━━ Records shown

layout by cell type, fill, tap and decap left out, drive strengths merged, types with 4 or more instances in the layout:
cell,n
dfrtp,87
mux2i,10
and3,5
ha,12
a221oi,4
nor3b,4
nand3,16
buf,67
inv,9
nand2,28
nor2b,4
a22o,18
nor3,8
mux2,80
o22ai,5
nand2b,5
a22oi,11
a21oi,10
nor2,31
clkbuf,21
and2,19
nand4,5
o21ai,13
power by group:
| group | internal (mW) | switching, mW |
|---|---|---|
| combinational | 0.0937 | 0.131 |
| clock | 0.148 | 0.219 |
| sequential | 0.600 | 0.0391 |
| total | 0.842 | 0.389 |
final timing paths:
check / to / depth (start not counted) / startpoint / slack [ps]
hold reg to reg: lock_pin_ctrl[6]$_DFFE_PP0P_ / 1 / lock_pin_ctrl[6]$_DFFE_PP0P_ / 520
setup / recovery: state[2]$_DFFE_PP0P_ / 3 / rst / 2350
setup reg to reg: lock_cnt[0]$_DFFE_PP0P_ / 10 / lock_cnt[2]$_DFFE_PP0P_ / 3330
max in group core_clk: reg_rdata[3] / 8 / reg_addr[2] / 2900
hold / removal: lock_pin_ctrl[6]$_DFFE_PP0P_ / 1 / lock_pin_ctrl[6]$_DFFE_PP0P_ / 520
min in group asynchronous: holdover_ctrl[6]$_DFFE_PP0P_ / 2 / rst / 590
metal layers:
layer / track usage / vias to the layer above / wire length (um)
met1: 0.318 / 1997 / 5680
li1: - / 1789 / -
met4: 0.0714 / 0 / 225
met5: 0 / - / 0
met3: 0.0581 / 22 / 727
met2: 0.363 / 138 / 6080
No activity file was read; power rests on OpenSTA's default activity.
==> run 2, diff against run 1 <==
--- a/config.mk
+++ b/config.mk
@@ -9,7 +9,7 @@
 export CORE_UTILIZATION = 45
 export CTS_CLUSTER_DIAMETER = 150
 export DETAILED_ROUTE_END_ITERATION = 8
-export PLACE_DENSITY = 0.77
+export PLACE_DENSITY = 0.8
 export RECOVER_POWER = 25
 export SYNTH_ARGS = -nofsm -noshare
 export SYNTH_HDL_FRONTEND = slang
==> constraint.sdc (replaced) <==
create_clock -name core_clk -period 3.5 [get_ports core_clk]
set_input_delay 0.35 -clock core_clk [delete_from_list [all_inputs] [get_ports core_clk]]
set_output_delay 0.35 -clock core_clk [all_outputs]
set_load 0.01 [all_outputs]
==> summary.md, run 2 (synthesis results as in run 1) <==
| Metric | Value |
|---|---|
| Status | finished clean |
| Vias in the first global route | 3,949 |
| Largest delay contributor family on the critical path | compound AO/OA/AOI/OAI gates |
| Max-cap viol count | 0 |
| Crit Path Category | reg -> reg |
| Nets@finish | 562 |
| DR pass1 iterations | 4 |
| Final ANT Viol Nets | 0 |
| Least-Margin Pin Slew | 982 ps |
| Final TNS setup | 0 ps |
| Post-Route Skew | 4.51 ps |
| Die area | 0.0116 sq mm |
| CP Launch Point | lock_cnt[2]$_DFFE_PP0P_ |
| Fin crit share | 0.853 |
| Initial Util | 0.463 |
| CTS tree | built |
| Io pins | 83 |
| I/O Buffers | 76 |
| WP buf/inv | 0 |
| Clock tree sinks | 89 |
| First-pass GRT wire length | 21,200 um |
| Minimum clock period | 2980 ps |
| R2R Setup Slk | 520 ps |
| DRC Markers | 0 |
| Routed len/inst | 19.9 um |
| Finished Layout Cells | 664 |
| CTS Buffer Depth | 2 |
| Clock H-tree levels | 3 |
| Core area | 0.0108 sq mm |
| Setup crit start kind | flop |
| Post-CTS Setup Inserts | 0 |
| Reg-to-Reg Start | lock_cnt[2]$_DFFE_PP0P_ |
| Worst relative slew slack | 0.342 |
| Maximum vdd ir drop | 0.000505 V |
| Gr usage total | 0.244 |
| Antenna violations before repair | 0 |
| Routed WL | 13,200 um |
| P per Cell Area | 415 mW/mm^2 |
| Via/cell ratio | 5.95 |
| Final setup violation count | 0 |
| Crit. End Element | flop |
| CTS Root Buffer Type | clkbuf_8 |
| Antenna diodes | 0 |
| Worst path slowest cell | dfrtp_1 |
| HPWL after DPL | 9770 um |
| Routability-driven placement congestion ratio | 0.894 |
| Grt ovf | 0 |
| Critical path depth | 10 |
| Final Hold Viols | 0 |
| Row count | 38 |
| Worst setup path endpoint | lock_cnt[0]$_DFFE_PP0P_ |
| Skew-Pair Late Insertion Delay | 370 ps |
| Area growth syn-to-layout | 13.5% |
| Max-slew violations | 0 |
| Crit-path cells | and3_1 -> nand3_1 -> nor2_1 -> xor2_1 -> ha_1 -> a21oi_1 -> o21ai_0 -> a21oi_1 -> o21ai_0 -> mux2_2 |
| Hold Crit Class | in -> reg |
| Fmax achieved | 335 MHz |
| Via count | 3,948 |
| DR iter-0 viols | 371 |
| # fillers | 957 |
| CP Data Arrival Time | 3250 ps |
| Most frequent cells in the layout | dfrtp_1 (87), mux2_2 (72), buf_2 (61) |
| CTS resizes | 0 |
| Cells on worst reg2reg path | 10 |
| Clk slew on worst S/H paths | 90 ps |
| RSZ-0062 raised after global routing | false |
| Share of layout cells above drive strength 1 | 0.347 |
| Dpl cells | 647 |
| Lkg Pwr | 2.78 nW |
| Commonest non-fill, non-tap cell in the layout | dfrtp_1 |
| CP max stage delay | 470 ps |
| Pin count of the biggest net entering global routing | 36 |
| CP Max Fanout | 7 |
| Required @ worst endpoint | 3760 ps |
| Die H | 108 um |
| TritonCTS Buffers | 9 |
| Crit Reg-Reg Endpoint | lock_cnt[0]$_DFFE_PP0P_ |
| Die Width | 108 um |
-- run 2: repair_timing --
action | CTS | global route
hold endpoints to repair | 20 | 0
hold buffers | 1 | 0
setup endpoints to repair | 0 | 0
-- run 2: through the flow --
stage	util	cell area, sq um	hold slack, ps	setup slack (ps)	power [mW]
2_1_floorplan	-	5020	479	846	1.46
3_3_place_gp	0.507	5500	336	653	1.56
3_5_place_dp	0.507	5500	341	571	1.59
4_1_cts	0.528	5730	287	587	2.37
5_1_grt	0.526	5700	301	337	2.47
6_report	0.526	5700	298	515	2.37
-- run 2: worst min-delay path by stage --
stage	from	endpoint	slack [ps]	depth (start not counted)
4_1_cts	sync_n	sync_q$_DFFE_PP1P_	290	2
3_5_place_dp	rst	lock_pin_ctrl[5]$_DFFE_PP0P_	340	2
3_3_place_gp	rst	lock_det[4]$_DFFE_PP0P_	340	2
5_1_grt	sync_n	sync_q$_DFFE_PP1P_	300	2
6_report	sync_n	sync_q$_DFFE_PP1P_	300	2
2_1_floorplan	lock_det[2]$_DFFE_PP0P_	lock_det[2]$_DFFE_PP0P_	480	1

━━━━

*Your goal*
Give back precisely the lines above that start at the line containing "met4: 0.0714 / 0 / 225" and end at the line containing "Cells | 664 |", inclusive. No other lines belong in the output.

*Written response*
met4: 0.0714 / 0 / 225
met5: 0 / - / 0
met3: 0.0581 / 22 / 727
met2: 0.363 / 138 / 6080
No activity file was read; power rests on OpenSTA's default activity.
==> run 2, diff against run 1 <==
--- a/config.mk
+++ b/config.mk
@@ -9,7 +9,7 @@
 export CORE_UTILIZATION = 45
 export CTS_CLUSTER_DIAMETER = 150
 export DETAILED_ROUTE_END_ITERATION = 8
-export PLACE_DENSITY = 0.77
+export PLACE_DENSITY = 0.8
 export RECOVER_POWER = 25
 export SYNTH_ARGS = -nofsm -noshare
 export SYNTH_HDL_FRONTEND = slang
==> constraint.sdc (replaced) <==
create_clock -name core_clk -period 3.5 [get_ports core_clk]
set_input_delay 0.35 -clock core_clk [delete_from_list [all_inputs] [get_ports core_clk]]
set_output_delay 0.35 -clock core_clk [all_outputs]
set_load 0.01 [all_outputs]
==> summary.md, run 2 (synthesis results as in run 1) <==
| Metric | Value |
|---|---|
| Status | finished clean |
| Vias in the first global route | 3,949 |
| Largest delay contributor family on the critical path | compound AO/OA/AOI/OAI gates |
| Max-cap viol count | 0 |
| Crit Path Category | reg -> reg |
| Nets@finish | 562 |
| DR pass1 iterations | 4 |
| Final ANT Viol Nets | 0 |
| Least-Margin Pin Slew | 982 ps |
| Final TNS setup | 0 ps |
| Post-Route Skew | 4.51 ps |
| Die area | 0.0116 sq mm |
| CP Launch Point | lock_cnt[2]$_DFFE_PP0P_ |
| Fin crit share | 0.853 |
| Initial Util | 0.463 |
| CTS tree | built |
| Io pins | 83 |
| I/O Buffers | 76 |
| WP buf/inv | 0 |
| Clock tree sinks | 89 |
| First-pass GRT wire length | 21,200 um |
| Minimum clock period | 2980 ps |
| R2R Setup Slk | 520 ps |
| DRC Markers | 0 |
| Routed len/inst | 19.9 um |
| Finished Layout Cells | 664 |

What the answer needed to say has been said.